## What is expected
Restate the whole listing exactly, leaving nothing out.

## Given entries
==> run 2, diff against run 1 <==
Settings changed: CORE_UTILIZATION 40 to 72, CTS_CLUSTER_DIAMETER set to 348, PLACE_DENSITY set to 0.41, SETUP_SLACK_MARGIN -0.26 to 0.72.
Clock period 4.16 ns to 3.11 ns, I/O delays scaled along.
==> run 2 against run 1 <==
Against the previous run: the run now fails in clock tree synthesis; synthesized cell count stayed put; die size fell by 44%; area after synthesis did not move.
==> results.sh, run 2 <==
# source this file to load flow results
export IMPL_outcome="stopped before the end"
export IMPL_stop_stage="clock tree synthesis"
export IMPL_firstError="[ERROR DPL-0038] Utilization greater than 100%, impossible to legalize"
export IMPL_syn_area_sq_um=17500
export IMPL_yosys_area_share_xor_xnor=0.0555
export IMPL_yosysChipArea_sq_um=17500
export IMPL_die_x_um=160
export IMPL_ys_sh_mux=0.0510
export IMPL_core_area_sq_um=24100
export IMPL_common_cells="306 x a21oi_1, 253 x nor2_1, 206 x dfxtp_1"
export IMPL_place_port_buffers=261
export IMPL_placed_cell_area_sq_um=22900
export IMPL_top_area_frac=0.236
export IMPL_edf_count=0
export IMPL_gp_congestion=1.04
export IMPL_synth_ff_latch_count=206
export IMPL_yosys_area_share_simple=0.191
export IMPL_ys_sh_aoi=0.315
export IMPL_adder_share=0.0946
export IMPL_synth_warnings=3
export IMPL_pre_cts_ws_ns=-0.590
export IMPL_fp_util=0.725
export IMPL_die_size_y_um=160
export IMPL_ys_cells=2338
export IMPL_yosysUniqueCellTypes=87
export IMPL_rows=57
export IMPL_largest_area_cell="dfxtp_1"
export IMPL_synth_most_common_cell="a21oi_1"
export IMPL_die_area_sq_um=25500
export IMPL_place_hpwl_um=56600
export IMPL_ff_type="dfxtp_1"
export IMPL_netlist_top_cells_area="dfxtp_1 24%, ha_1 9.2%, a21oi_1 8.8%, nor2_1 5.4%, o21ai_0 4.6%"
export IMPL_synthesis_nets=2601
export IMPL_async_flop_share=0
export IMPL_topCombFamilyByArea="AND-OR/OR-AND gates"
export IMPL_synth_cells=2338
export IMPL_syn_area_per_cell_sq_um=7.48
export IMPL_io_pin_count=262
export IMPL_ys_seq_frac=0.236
==> design/flow/design.v <==
module cpu(clk,reset,s,load,in,out,N,V,Z,w);
  input clk, reset, s, load;
  input [15:0] in;
  output [15:0] out;
  output N, V, Z, w;
  wire [15:0] instruction_out;
  wire loada,loadb,loads,loadc,write,asel,bsel;
  wire [2:0] status;
  wire [1:0] op, ALUop, shift, vsel;
  wire [2:0] opcode, readnum, writenum, nsel;  
  wire [15:0] sximm5, sximm8; 
  wire [15:0] mdata = 16'b0;
  wire [7:0] PC = 8'b0;
  vDFFE #(16) instruct_reg(clk, load , in, instruction_out);  
  instruct_decoder decoder(   .instruction_out(instruction_out),
			        .nsel(nsel),
				.opcode(opcode),
				.op(op),
				.ALUop(ALUop),
				.sximm5(sximm5),
				.sximm8(sximm8),
				.shift(shift),
				.readnum(readnum),
				.writenum(writenum)
  );
  FSM state_machine(    .clk(clk),
			.reset(reset),
			.s(s),
			.w(w),
			.opcode(opcode),
			.op(op),
			.nsel(nsel),
			.loada(loada),
			.loadb(loadb),
			.loadc(loadc),
			.loads(loads),
			.vsel(vsel),
			.write(write),
			.asel(asel),
			.bsel(bsel)
  );
  datapath DP(          .clk(clk),
			.readnum(readnum),
			.writenum(writenum),
			.write(write),
			.vsel(vsel),
			.loada(loada),
			.loadb(loadb),
			.loadc(loadc),
			.loads(loads),
			.shift(shift),
			.ALUop(ALUop),
			.asel(asel),
			.bsel(bsel),
			.mdata(mdata),
			.status(status),
			.C(out),
			.sximm8(sximm8),
			.sximm5(sximm5),
			.PC(PC)
  );	
  assign N = status[0];
  assign V = status[1]; 
  assign Z = status[2];  
endmodule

## Completed task
==> run 2, diff against run 1 <==
Settings changed: CORE_UTILIZATION 40 to 72, CTS_CLUSTER_DIAMETER set to 348, PLACE_DENSITY set to 0.41, SETUP_SLACK_MARGIN -0.26 to 0.72.
Clock period 4.16 ns to 3.11 ns, I/O delays scaled along.
==> run 2 against run 1 <==
Against the previous run: the run now fails in clock tree synthesis; synthesized cell count stayed put; die size fell by 44%; area after synthesis did not move.
==> results.sh, run 2 <==
# source this file to load flow results
export IMPL_outcome="stopped before the end"
export IMPL_stop_stage="clock tree synthesis"
export IMPL_firstError="[ERROR DPL-0038] Utilization greater than 100%, impossible to legalize"
export IMPL_syn_area_sq_um=17500
export IMPL_yosys_area_share_xor_xnor=0.0555
export IMPL_yosysChipArea_sq_um=17500
export IMPL_die_x_um=160
export IMPL_ys_sh_mux=0.0510
export IMPL_core_area_sq_um=24100
export IMPL_common_cells="306 x a21oi_1, 253 x nor2_1, 206 x dfxtp_1"
export IMPL_place_port_buffers=261
export IMPL_placed_cell_area_sq_um=22900
export IMPL_top_area_frac=0.236
export IMPL_edf_count=0
export IMPL_gp_congestion=1.04
export IMPL_synth_ff_latch_count=206
export IMPL_yosys_area_share_simple=0.191
export IMPL_ys_sh_aoi=0.315
export IMPL_adder_share=0.0946
export IMPL_synth_warnings=3
export IMPL_pre_cts_ws_ns=-0.590
export IMPL_fp_util=0.725
export IMPL_die_size_y_um=160
export IMPL_ys_cells=2338
export IMPL_yosysUniqueCellTypes=87
export IMPL_rows=57
export IMPL_largest_area_cell="dfxtp_1"
export IMPL_synth_most_common_cell="a21oi_1"
export IMPL_die_area_sq_um=25500
export IMPL_place_hpwl_um=56600
export IMPL_ff_type="dfxtp_1"
export IMPL_netlist_top_cells_area="dfxtp_1 24%, ha_1 9.2%, a21oi_1 8.8%, nor2_1 5.4%, o21ai_0 4.6%"
export IMPL_synthesis_nets=2601
export IMPL_async_flop_share=0
export IMPL_topCombFamilyByArea="AND-OR/OR-AND gates"
export IMPL_synth_cells=2338
export IMPL_syn_area_per_cell_sq_um=7.48
export IMPL_io_pin_count=262
export IMPL_ys_seq_frac=0.236
==> design/flow/design.v <==
module cpu(clk,reset,s,load,in,out,N,V,Z,w);
  input clk, reset, s, load;
  input [15:0] in;
  output [15:0] out;
  output N, V, Z, w;
  wire [15:0] instruction_out;
  wire loada,loadb,loads,loadc,write,asel,bsel;
  wire [2:0] status;
  wire [1:0] op, ALUop, shift, vsel;
  wire [2:0] opcode, readnum, writenum, nsel;  
  wire [15:0] sximm5, sximm8; 
  wire [15:0] mdata = 16'b0;
  wire [7:0] PC = 8'b0;
  vDFFE #(16) instruct_reg(clk, load , in, instruction_out);  
  instruct_decoder decoder(   .instruction_out(instruction_out),
			        .nsel(nsel),
				.opcode(opcode),
				.op(op),
				.ALUop(ALUop),
				.sximm5(sximm5),
				.sximm8(sximm8),
				.shift(shift),
				.readnum(readnum),
				.writenum(writenum)
  );
  FSM state_machine(    .clk(clk),
			.reset(reset),
			.s(s),
			.w(w),
			.opcode(opcode),
			.op(op),
			.nsel(nsel),
			.loada(loada),
			.loadb(loadb),
			.loadc(loadc),
			.loads(loads),
			.vsel(vsel),
			.write(write),
			.asel(asel),
			.bsel(bsel)
  );
  datapath DP(          .clk(clk),
			.readnum(readnum),
			.writenum(writenum),
			.write(write),
			.vsel(vsel),
			.loada(loada),
			.loadb(loadb),
			.loadc(loadc),
			.loads(loads),
			.shift(shift),
			.ALUop(ALUop),
			.asel(asel),
			.bsel(bsel),
			.mdata(mdata),
			.status(status),
			.C(out),
			.sximm8(sximm8),
			.sximm5(sximm5),
			.PC(PC)
  );	
  assign N = status[0];
  assign V = status[1]; 
  assign Z = status[2];  
endmodule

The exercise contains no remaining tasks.